Vasu-Madaan opened a new issue, #60943:
URL: https://github.com/apache/airflow/issues/60943

   ### Apache Airflow version
   
   2.11.X
   
   ### If "Other Airflow 3 version" selected, which one?
   
   _No response_
   
   ### What happened?
   
   **Describe the bug**
   
   When using the KubernetesPodOperator (KPO) in an Airflow deployment running 
with the CeleryExecutor, certain tasks may fail with a FileExistsError 
originating from the AWS CLI cache directory (~/.aws/cli/cache).
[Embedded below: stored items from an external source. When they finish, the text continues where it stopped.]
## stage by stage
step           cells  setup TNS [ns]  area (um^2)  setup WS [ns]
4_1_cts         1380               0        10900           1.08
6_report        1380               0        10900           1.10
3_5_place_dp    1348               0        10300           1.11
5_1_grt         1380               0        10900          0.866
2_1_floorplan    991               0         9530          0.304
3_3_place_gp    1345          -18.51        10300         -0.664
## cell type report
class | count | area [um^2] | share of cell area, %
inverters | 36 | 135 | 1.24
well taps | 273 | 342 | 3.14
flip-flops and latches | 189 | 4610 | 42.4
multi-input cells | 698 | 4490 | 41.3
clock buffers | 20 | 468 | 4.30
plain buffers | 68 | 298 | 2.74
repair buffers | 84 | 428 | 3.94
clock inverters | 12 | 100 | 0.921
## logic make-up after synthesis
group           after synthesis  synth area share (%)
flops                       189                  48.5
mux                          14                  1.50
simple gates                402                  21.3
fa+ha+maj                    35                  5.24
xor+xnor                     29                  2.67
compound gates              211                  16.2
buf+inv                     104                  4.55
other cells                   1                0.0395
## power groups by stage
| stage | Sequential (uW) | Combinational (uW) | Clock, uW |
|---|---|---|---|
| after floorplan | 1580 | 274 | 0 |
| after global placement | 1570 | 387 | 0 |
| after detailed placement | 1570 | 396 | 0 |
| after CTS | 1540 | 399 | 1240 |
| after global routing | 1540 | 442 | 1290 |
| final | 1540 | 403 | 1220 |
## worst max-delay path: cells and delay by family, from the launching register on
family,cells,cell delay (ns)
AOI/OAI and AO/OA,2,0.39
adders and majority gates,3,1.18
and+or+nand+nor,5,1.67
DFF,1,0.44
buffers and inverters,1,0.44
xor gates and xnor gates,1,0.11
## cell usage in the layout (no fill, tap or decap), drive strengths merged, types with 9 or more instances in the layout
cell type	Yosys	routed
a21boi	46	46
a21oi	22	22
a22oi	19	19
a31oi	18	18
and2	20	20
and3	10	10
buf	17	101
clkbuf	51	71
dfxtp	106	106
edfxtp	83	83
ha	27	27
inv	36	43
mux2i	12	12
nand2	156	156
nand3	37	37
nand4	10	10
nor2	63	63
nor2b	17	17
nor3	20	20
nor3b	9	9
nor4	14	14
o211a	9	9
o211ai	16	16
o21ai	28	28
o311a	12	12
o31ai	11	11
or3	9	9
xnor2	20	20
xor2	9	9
**src/hdl/gcc_pkg.sv**
```systemverilog
// Shared types and constants for the case/control genotype counter.
package gcc_pkg;

   localparam int CNT_W      = 17;
   localparam int SNP_W      = 24;
   localparam int IDX_W      = 16;
   localparam int CLASS_W    = 2;
   localparam int BYTE_W     = 8;
   localparam int PAIRS      = 4;
   localparam int PAIR_W     = 2;
   localparam int NUM_SLOTS  = 8;
   localparam int CSR_ADDR_W = 3;
   localparam int CSR_DATA_W = 32;

   localparam logic [CNT_W-1:0] CNT_MAX        = {CNT_W{1'b1}};
   localparam logic [CNT_W-1:0] CFG_COUNT_INIT = CNT_W'(4);

   // request kinds
   localparam logic REQ_PHENO = 1'b0;
   localparam logic REQ_GENO  = 1'b1;

   // phenotype classes
   localparam logic [CLASS_W-1:0] PHEN_CASE    = 2'd0;
   localparam logic [CLASS_W-1:0] PHEN_MISSING = 2'd2;

   // genotype pair codes, {hi, lo}
   localparam logic [PAIR_W-1:0] GENO_MINOR = 2'b00;
   localparam logic [PAIR_W-1:0] GENO_MISS  = 2'b01;
   localparam logic [PAIR_W-1:0] GENO_HET   = 2'b10;
   localparam logic [PAIR_W-1:0] GENO_MAJOR = 2'b11;

   // slot offset within the case or control group
   localparam logic [1:0] OFF_MINOR = 2'd0;
   localparam logic [1:0] OFF_HET   = 2'd1;
   localparam logic [1:0] OFF_MAJOR = 2'd2;
   localparam logic [1:0] OFF_MISS  = 2'd3;

   // register word index
   localparam logic REG_COHORT_SIZE = 1'b0;

   typedef struct packed {
      logic                 req_type;
      logic [IDX_W-1:0]     person_index;
      logic [CLASS_W-1:0]   pheno_class;
      logic [BYTE_W-1:0]    geno_byte;
   } gcc_req_type;

   typedef struct packed {
      logic [SNP_W-1:0] snp_number;
      logic [CNT_W-1:0] case_minor_hom;
      logic [CNT_W-1:0] case_het;
      logic [CNT_W-1:0] case_major_hom;
      logic [CNT_W-1:0] case_missing;
      logic [CNT_W-1:0] ctrl_minor_hom;
      logic [CNT_W-1:0] ctrl_het;
      logic [CNT_W-1:0] ctrl_major_hom;
      logic [CNT_W-1:0] ctrl_missing;
   } gcc_rsp_type;

   // genotype byte after lookup issue, waiting for phenotype data
   typedef struct packed {
      logic               valid;
      logic               last;
      logic [PAIRS-1:0]   lane_en;
      logic [BYTE_W-1:0]  geno;
   } gcc_stage_type;

endpackage

```
**src/hdl/gcc_csr.sv**
```systemverilog
// APB register block holding the individual count.
module gcc_csr (
   input  logic                             clock,
   input  logic                             reset,
   input  logic                             csr_psel,
   input  logic                             csr_penable,
   input  logic                             csr_pwrite,
   input  logic [gcc_pkg::CSR_ADDR_W-1:0]   csr_paddr,
   input  logic [gcc_pkg::CSR_DATA_W-1:0]   csr_pwdata,
   output logic [gcc_pkg::CSR_DATA_W-1:0]   csr_prdata,
   output logic                             csr_pready,
   output logic [gcc_pkg::CNT_W-1:0]        cfg_count
);
   import gcc_pkg::*;

   logic             word_sel;
   logic             wr_hit;
   logic [CNT_W-1:0] count_ff;
   logic [CNT_W-1:0] count_in;

   assign word_sel = csr_paddr[CSR_ADDR_W-1];
   assign wr_hit   = csr_psel && csr_penable && csr_pwrite && csr_pready
                     && (word_sel == REG_COHORT_SIZE);

   always_comb begin
      count_in = count_ff;
      if (wr_hit) begin
         count_in = csr_pwdata[CNT_W-1:0];
      end
   end

   always_ff @(posedge clock) begin
      if (reset) begin
         count_ff <= CFG_COUNT_INIT;
      end else begin
         count_ff <= count_in;
      end
   end

   assign csr_pready = 1'b1;
   assign csr_prdata = (word_sel == REG_COHORT_SIZE) ?
                       CSR_DATA_W'(count_ff) : '0;
   assign cfg_count  = count_ff;

endmodule

```
**config.mk**
```make
export PLATFORM = sky130hd
export DESIGN_NAME = gcc_csr
export DESIGN_NICKNAME = d
export VERILOG_FILES = /design/src/hdl/gcc_pkg.sv /design/src/hdl/gcc_csr.sv
export SDC_FILE = /design/constraint.sdc
export NUM_CORES = 1
export LEC_CHECK = 0
export BUFFER_PORTS_ARGS = -buffer_cell sky130_fd_sc_hd__buf_2
export CORE_ASPECT_RATIO = 1.4
export CORE_MARGIN = 8
export CORE_UTILIZATION = 37
export CTS_CLUSTER_SIZE = 30
export DETAILED_ROUTE_END_ITERATION = 8
export GPL_ROUTABILITY_DRIVEN = 0
export HOLD_SLACK_MARGIN = 0.15
export PLACE_DENSITY = 0.79
export SYNTH_ARGS = -nofsm -noshare
export SYNTH_HDL_FRONTEND = slang
export SYNTH_SLANG_ARGS = --single-unit
```
**constraint.sdc**
```tcl
create_clock -name clock -period 1.25 [get_ports clock]
set_input_delay 0.25 -clock clock [delete_from_list [all_inputs] [get_ports clock]]
set_output_delay 0.25 -clock clock [all_outputs]
set_load 0.02 [all_outputs]
```
==> metrics.log <==
INFO  metric cts_num_sinks = 17
INFO  metric syn_area_per_cell = roughly 9.3 sq um
INFO  metric post_synth_inst_count = 110
INFO  metric outcome = complete, no violations
INFO  metric insertedDiodeCount = 0
INFO  metric grt-ovfl-total = 0
INFO  metric cellLeakagePower = 0.0006743 uW
INFO  metric postCtsResizedCells = 0
INFO  metric worstPathMaxFanout = 3
INFO  metric port-buffer-count = 56
INFO  metric grtUsageTotal = 9.625%
INFO  metric grt_pass1_vias = 803
INFO  metric layout-area-overhead-vs-synth = 30.73%
INFO  metric die_footprint = 0.004738 sq mm
INFO  metric drt_first_iter_violations = 10
INFO  metric synth_top_flop_cell = dfxtp_1
INFO  metric cts_made_buffers = 3
INFO  metric yosysWarnings = 0
INFO  metric post-synth-top-count-cell = nand2b_1
INFO  metric layout.nets = 206
INFO  metric number_of_antenna_violations_at_the_first_check_in_global_routing = 0
INFO  metric ys_async_sr_fraction = 0%
INFO  metric quantity_of_hold_fixing_buffers_added_after_cts = 0
INFO  metric fill_cells = 281
INFO  metric clock-root-buffer = clkbuf_4
INFO  metric die_x = 60.51 um
INFO  metric grt_max_degree = 35
INFO  metric dp.final_hpwl = 1.865 mm
INFO  metric synth.ff_latch_count = 17
INFO  metric required = 1.00 ns
INFO  metric criticalPathCategory = flop to output pin
INFO  metric syn_std_cell_area = approximately 0.0010 sq mm
INFO  metric utilization = about half
INFO  metric hold_class = input pin to flop
INFO  metric cts.repair_timing.setup_buffer_count = 0
INFO  metric grt_pass1_wl = 3.670 mm
INFO  metric period_share = around 96%
INFO  metric h_tree_level_count = 1
INFO  metric synth.largest_area_cell = dfxtp_1
INFO  metric core = 0.002643 sq mm
INFO  metric first_pass_iters = 4
INFO  metric final_wl = 2.437 mm
INFO  metric report.final.setup_viol = 0
INFO  metric worst_case_hold_slack = 0.1920 ns
INFO  metric rsz0062_at_grt = yes
INFO  metric fmaxAchievable = around 830 MHz
INFO  metric rows = 22
INFO  metric vias = 830
INFO  metric maxCapViolCount = 0
INFO  metric synthTopCellsByArea = dfxtp_1, nand2b_1, mux2i_1, buf_4, nor2b_1
INFO  metric final_max_slew_viol_count = 0
INFO  metric tritoncts = yes
INFO  metric timing_hold_violations_final = 0
INFO  metric synth_top_area_share = 33.17%
INFO  metric synth_enable_flop_cells = 0
INFO  metric start_kind = flop
INFO  metric cts_buffer_depth = 2
INFO  metric layout_min_cycle_time = 1.204 ns
INFO  metric ir_drop = 0.6513 mV
INFO  metric largest_reg_flops = 17
INFO  metric seq_area_frac_synth = 33.17%
INFO  metric io_pins = 90
INFO  metric die_height = 78.31 um
INFO  metric post_drt_wl_per_cell = 12.12 um
INFO  metric drt-vias-per-instance = about 4.1
INFO  metric cellPowerDensity = approximately 800 mW/mm^2
INFO  metric synth.distinct_cells = 12
INFO  metric worst_setup_hold_path_clk_slew = 0.11 ns
INFO  metric finalSetupTns = 0 ns
INFO  metric final_layout_size_suffix_gt1_share = 50.91%
INFO  metric top_cell_types_by_occurrence_after_synthesis = nand2b_1, dfxtp_1, mux2i_1
INFO  metric drc_errors = 0
INFO  metric end_kind = output pin
INFO  metric clock-skew-final = 0 ns
INFO  metric final_antenna_net_count = 0
INFO  metric worst-endpoint-arrival = 0.95 ns
INFO  metric totalPowerFinal = 1071 uW
INFO  metric initial_utilization = 38.83%
INFO  metric clock_insertion_delay_worst_skew = 0.28 ns
==> logic make-up after synthesis <==
kind of cell  synth area share, %
buf+inv                     16.22
other cells                0.7320
mux                         16.59
flops                       33.17
simple gates                33.29
==> worst max-delay path, cell delays in order (launching register included) <==
cell     delay [ns]
dfxtp_2        0.34
and2b_2        0.19
buf_6          0.13
==> layer usage <==
layer | share of wire, % | vias to the layer above | GRT usage, %
met3 | 9.4 | 2 | 4.241
met4 | 0.29 | 0 | 2.810
li1 | - | 421 | -
met2 | 51 | 35 | 15.67
met1 | 39 | 372 | 10.93
met5 | 0 | - | 0
==> worst paths after layout <==
check                     start  cells past startpoint  slack [ns]             end
setup reg to reg   cfg_count[2]                      2        0.64    cfg_count[2]
hold reg to reg   cfg_count[16]                      2        0.48   cfg_count[16]
hold / removal    csr_pwdata[6]                      3        0.19    cfg_count[6]
setup / recovery  cfg_count[16]                      2        0.05  csr_prdata[16]
==> through the flow <==
step	cells	setup slack (ns)	cell area [sq um]
final	201	0.04612	1341
after global routing	201	-0.01758	1341
after CTS	201	0.02032	1300
after detailed placement	197	0.04375	1272
after global placement	197	0.07096	1272
after floorplan	124	0.1939	1079
==> final cells by class <==
type	instances	area, sq um	area share, %
Clock inverter	1	5.005	0.3731
Sequential cell	17	357.8	26.68
Multi-Input combinational cell	85	571.8	42.63
Tap cell	36	45.04	3.358
Clock buffer	3	22.52	1.679
Timing Repair Buffer	59	339.1	25.28
==> where the power goes <==
part | internal, uW | switching [uW]
Combinational | 87.7 | 124
Clock | 119 | 177
Sequential | 555 | 8.01
==> layout by cell type, fill, tap and decap left out <==
cell / n
buf_6: 3
buf_4: 4
nand2b_1: 32
buf_12: 1
nor2_1: 2
dfxtp_1: 3
mux2i_1: 17
dfxtp_2: 14
clkinv_2: 1
nor2b_1: 10
clkbuf_4: 3
conb_1: 16
buf_2: 51
and2b_2: 7
and4b_1: 1
Note: power is estimated with default switching activity, not from simulation.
   This happens before the Kubernetes pod is actually created, during the 
authentication phase against the Kubernetes API server.
   
   The issue stems from a race condition that occurs when multiple KPO tasks 
start simultaneously on the same Airflow worker.
   
   **Where the Error Originates**
   
   When a KPO task begins, the Airflow worker (Celery process) must 
authenticate to the Kubernetes API server using the configuration defined in 
the kubernetes_default connection.
   
   In EKS-based environments, this authentication uses the AWS EKS exec plugin, 
which internally executes:
   `aws eks get-token
   `
   to obtain a temporary authentication token.
   
   During that call, the AWS CLI attempts to create a local cache directory at:
   `/home/astro/.aws/cli/cache
   `
   to store token metadata and credentials.
   
   **Why the “File Exists” Error Occurs**
   
   Airflow Celery workers persist across multiple DAG runs and may execute 
several tasks concurrently.
   
   When two or more KPO tasks are launched in parallel on the same worker, they 
each attempt to run aws eks get-token nearly simultaneously.
   
   Both processes try to create the same cache directory:
   
   ~/.aws/cli/cache
   
   
   Because the AWS CLI uses os.makedirs() without an existence check or lock, a 
race condition occurs.
   The second process raises:
   
   [Errno 17] File exists: '/home/astro/.aws/cli/cache'
   
   
   This is not caused by stale files from previous runs — it’s a transient 
concurrency issue caused by multiple authentication calls happening in parallel.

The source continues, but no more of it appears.